Let $n\geqslant 2$ be an integer. A Welsh darts board is a disc divided into $2n$ equal sectors, half of them being red and the other half being white. Two Welsh darts boards are matched if they have the same radius and they are superimposed so that each sector of the first board comes exactly over a sector of the second board. Suppose that two given Welsh darts boards can be matched so that more than half of the paurs of superimposed sectors have different colours. Prove that these Welsh darts boards can be matched so that at least $2\lfloor n/2\rfloor +2$ pairs of superimposed sectors have the same colour.
Problem
Source: Romania JBMO TST 2024 Day 2 P4
Tags: combinatorics
Sadigly
12.01.2025 21:19
Bump....
Double07
13.01.2025 00:21
This is just a generalization of Canada 2009/2. Consider all $2n$ rotations of one of the darts board. We will compute the expected value of $A$, the number of pairs of superimposed sectors have the same colour. Each sector will be paired in exactly $n$ of the $2n$ rotations, so each sector has probability $\dfrac{1}{2}$ to be paired with a same-coloured sector. This implies $\mathbb{E}[A]=\dfrac{2n}{2}=n$. But we also know that there exists a rotation for which $A<n$, so there exists a rotation for which $A>n$. We can also easily prove that $A$ is even
Let there be $r$ pairs of superimposed red sectors and $w$ pairs of superimposed white sectors, $w+r=A$.

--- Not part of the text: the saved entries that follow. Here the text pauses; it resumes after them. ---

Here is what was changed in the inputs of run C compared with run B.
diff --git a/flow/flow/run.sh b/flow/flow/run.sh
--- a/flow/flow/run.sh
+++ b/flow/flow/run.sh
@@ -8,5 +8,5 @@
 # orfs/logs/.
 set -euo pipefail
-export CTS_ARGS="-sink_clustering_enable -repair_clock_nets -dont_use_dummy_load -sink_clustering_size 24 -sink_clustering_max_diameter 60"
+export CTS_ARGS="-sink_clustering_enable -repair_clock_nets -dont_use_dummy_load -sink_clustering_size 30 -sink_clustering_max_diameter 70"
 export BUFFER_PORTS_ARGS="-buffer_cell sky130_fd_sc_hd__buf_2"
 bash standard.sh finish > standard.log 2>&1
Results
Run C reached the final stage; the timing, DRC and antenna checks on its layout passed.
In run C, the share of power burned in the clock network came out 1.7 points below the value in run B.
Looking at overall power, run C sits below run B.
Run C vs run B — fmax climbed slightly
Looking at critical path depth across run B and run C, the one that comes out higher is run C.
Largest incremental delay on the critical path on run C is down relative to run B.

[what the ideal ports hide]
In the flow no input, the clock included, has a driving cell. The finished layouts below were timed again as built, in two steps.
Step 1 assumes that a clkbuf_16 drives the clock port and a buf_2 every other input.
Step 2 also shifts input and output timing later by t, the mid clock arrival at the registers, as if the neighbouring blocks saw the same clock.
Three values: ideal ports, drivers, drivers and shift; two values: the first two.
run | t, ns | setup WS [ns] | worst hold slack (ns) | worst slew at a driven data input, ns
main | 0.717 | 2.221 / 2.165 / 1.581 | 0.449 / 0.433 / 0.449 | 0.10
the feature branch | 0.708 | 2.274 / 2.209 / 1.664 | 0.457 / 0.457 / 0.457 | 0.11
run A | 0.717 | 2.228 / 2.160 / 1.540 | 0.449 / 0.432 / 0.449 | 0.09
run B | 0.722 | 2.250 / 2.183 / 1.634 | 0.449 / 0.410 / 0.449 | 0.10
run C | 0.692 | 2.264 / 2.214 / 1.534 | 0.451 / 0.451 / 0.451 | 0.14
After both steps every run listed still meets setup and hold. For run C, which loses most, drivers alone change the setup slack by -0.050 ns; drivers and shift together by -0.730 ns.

So there are $k=2n-A$ pairs of superimposed diffrent-coloured sectors, in which there are exactly one white and one red sector.
This means there are $2n=k+2\cdot r$ red sectors in total, so $k$ is even, which implies $A$ is even.
so $A$ must be at least the lowest even number larger than $n$, which is $2\lfloor n/2\rfloor+2$, and we're done.